[[ AVAILABLE DATA open ]]
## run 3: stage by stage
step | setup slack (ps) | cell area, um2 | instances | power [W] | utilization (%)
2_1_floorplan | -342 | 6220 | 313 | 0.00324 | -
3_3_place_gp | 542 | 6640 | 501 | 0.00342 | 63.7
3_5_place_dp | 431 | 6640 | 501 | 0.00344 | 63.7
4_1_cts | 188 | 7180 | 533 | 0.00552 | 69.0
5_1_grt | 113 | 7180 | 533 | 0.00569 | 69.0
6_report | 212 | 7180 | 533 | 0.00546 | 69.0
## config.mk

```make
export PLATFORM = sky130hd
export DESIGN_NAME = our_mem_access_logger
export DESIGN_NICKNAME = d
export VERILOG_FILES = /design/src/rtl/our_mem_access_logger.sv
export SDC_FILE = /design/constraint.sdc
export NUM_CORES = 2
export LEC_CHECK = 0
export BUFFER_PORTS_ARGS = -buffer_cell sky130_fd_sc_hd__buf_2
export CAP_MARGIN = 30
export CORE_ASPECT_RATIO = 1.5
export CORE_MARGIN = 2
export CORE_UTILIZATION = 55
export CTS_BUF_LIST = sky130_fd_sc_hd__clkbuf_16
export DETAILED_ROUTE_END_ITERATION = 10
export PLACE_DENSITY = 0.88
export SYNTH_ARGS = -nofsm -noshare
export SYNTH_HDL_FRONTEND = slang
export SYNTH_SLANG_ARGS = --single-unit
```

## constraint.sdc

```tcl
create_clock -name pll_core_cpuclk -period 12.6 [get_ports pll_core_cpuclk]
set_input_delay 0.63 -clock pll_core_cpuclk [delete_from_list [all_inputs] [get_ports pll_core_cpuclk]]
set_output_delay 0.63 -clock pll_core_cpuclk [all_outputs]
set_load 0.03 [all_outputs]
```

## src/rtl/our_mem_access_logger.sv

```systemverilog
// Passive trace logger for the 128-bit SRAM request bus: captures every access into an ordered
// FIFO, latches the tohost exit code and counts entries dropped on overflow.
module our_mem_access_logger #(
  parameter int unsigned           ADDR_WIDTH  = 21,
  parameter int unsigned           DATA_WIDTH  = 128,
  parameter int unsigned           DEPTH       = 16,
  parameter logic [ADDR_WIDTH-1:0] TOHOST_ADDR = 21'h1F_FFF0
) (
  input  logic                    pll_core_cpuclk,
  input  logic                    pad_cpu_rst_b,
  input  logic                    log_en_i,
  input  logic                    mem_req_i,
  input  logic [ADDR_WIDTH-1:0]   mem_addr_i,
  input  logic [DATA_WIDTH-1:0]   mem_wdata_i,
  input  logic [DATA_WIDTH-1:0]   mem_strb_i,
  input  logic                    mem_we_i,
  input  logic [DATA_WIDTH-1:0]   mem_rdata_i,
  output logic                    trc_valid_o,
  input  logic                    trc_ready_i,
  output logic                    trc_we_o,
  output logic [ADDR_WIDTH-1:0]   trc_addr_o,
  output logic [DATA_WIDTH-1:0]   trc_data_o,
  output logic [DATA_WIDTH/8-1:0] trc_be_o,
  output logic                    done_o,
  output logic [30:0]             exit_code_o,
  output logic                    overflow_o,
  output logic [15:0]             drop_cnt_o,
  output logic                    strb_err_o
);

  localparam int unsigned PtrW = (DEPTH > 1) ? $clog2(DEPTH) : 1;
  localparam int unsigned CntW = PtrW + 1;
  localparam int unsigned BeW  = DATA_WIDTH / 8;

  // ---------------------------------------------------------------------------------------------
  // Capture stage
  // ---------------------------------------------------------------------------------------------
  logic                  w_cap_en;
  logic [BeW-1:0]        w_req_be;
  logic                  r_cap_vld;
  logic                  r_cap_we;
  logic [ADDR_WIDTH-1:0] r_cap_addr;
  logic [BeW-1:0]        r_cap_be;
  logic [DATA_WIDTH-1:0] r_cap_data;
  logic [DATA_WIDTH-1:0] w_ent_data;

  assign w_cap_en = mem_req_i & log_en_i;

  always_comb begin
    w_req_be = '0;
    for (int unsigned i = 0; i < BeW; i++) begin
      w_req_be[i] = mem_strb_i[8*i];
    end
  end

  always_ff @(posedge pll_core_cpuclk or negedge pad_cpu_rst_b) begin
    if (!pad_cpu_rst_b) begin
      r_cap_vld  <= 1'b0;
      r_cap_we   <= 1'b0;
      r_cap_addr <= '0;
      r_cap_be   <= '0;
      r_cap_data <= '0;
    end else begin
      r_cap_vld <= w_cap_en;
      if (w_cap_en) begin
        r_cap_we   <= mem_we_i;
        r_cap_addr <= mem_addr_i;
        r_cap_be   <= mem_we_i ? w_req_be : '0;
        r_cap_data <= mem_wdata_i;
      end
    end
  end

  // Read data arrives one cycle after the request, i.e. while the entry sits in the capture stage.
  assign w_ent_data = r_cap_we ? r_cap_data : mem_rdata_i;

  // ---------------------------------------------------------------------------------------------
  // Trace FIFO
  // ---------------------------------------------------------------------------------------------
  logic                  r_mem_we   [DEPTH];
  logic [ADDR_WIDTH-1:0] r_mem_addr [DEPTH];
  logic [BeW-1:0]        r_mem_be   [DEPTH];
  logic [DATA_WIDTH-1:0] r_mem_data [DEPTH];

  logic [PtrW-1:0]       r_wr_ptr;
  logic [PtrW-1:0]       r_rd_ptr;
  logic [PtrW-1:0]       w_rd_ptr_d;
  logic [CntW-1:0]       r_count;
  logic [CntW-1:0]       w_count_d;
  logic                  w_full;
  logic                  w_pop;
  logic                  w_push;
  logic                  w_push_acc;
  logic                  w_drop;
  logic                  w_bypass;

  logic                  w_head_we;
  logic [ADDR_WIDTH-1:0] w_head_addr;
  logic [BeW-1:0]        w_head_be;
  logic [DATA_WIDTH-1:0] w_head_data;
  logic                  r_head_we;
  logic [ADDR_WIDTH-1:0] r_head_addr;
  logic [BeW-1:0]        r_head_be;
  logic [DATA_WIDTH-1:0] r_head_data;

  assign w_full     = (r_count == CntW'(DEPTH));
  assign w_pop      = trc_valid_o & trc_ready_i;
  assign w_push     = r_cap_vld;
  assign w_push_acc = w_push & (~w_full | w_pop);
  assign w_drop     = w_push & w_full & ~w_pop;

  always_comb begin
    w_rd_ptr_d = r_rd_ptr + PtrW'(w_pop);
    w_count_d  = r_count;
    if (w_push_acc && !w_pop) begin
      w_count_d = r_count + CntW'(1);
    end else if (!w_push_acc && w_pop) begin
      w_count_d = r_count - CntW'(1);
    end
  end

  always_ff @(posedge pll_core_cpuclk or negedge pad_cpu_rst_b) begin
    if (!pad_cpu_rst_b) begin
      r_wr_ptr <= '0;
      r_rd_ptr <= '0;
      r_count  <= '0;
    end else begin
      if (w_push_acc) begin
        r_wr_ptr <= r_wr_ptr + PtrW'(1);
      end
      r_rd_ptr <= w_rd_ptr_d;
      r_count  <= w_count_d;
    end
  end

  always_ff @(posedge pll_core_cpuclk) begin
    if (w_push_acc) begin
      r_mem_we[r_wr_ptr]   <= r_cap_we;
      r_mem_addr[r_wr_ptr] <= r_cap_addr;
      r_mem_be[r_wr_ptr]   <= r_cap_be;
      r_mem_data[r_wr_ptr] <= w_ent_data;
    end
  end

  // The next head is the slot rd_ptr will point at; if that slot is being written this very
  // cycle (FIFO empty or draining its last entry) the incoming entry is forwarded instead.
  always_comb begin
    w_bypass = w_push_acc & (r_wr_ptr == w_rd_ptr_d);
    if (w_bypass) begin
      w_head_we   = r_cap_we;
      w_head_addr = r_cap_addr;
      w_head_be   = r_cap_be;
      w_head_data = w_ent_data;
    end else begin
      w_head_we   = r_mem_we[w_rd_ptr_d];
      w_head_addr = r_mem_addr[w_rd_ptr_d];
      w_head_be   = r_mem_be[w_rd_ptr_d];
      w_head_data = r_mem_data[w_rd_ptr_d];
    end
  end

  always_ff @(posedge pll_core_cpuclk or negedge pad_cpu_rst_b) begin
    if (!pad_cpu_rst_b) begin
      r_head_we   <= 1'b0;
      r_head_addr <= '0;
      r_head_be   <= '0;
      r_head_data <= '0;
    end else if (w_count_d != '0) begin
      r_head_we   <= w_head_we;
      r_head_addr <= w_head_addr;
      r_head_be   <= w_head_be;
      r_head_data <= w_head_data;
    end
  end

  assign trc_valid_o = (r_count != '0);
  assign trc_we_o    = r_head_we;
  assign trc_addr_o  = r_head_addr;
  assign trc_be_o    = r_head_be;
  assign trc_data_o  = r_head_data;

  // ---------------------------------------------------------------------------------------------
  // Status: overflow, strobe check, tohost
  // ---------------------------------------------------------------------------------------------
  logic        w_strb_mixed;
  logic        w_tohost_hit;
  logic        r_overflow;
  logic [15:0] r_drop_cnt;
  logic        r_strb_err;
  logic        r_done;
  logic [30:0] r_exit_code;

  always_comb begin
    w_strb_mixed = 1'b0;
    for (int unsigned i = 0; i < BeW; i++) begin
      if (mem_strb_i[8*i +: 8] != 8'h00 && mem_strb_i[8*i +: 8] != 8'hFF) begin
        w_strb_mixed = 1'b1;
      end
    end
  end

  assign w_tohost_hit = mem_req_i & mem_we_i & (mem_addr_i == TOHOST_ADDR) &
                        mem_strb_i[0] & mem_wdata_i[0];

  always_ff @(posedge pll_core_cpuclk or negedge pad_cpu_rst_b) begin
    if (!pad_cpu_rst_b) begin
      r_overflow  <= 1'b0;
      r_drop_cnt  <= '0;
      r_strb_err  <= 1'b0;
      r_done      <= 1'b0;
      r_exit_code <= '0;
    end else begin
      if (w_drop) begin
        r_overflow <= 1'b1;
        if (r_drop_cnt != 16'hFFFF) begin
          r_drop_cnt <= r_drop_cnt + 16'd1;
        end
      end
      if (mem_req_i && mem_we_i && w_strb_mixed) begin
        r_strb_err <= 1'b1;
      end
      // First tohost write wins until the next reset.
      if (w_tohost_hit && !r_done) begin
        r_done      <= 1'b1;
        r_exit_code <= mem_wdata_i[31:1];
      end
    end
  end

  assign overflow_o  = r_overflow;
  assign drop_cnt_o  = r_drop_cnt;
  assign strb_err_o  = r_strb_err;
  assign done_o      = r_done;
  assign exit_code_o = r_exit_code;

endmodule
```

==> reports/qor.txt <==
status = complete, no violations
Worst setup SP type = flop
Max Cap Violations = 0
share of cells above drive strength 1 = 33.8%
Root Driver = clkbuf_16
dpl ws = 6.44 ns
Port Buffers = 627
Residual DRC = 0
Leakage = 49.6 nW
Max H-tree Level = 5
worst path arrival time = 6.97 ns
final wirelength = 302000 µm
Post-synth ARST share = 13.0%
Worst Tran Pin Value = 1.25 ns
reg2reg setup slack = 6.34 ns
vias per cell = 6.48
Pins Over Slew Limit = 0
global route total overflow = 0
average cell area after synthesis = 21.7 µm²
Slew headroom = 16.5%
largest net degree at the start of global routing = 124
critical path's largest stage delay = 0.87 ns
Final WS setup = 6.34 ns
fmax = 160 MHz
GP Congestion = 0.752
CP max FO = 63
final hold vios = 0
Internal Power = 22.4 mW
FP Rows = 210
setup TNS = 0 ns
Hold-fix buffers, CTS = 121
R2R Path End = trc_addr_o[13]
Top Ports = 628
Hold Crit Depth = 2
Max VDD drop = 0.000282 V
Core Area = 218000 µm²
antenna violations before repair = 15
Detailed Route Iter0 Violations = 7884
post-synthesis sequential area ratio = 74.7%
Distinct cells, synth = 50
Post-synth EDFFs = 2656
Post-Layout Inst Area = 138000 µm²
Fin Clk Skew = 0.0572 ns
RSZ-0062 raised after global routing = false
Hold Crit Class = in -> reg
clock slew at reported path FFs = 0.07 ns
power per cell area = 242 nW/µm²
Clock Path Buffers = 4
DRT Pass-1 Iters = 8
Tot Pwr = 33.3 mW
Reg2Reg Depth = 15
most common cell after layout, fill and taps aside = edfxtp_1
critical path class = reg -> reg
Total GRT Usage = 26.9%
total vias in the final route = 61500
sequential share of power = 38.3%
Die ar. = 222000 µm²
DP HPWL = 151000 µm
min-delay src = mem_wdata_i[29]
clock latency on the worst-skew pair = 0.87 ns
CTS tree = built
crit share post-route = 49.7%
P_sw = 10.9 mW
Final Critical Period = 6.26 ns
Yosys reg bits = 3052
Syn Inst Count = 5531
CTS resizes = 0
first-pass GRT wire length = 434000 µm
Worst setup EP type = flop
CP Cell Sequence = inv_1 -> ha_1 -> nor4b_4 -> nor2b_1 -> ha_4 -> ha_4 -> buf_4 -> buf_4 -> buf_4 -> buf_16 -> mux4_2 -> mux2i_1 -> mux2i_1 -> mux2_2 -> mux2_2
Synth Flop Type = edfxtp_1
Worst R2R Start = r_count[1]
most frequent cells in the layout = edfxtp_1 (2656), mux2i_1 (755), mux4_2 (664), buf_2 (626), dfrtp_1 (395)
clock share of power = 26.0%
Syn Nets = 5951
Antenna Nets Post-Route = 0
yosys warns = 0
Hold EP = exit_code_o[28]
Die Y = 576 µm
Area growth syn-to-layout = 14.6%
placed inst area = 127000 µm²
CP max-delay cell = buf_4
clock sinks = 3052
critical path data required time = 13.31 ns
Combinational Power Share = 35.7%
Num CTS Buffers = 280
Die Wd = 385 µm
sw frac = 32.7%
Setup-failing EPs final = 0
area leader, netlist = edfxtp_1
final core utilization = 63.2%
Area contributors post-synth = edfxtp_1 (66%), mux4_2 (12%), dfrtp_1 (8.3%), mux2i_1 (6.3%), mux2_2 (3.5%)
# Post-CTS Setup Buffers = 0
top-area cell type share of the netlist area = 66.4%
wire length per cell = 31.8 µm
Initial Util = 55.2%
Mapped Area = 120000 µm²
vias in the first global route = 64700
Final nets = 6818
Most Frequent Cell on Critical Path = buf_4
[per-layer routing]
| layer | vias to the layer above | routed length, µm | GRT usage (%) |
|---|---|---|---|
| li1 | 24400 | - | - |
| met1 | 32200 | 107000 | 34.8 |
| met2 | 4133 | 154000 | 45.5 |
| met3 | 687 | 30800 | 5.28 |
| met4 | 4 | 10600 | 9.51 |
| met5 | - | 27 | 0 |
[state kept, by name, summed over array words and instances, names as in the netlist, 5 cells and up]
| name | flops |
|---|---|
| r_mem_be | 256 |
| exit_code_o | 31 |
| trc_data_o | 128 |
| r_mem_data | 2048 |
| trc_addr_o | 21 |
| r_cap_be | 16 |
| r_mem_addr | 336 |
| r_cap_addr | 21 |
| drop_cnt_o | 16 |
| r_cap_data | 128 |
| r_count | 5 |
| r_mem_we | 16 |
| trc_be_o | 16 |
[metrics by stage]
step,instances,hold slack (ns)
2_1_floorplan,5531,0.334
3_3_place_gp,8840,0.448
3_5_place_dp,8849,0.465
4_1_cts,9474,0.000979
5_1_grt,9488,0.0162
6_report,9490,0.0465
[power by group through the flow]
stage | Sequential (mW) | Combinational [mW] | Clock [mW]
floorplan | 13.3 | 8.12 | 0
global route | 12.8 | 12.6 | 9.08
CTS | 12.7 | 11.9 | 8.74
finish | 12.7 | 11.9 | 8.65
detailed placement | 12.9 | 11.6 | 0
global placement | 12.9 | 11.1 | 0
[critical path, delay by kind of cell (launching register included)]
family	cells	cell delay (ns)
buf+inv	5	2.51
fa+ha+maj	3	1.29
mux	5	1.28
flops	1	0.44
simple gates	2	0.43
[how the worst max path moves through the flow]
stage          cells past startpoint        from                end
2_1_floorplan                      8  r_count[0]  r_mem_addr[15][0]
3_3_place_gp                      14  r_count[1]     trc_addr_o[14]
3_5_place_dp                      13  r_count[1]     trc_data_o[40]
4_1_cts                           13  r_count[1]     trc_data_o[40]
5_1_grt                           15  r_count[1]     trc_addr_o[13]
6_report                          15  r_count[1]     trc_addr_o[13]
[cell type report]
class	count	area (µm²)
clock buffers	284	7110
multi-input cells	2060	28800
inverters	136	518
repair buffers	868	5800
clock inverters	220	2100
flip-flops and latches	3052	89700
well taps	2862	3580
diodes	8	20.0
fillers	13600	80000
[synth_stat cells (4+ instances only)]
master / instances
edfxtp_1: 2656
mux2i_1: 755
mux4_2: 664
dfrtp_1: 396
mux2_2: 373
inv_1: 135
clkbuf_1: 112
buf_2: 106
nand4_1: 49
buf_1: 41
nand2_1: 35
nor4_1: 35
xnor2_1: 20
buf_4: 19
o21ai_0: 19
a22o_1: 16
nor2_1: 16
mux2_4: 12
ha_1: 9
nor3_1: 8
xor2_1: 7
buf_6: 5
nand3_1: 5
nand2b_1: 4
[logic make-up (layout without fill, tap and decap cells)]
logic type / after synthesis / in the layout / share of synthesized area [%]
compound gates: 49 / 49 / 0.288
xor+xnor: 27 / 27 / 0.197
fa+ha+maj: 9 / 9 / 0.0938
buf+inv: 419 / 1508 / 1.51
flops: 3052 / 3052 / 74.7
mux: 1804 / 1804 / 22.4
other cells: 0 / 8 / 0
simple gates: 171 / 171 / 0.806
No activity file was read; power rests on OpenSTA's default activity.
[[ AVAILABLE DATA closed ]]
## EXERCISE DETAILS
Lines holding "simple" in the data above: copy each of them.

## RESPONSE
simple gates	2	0.43
simple gates: 171 / 171 / 0.806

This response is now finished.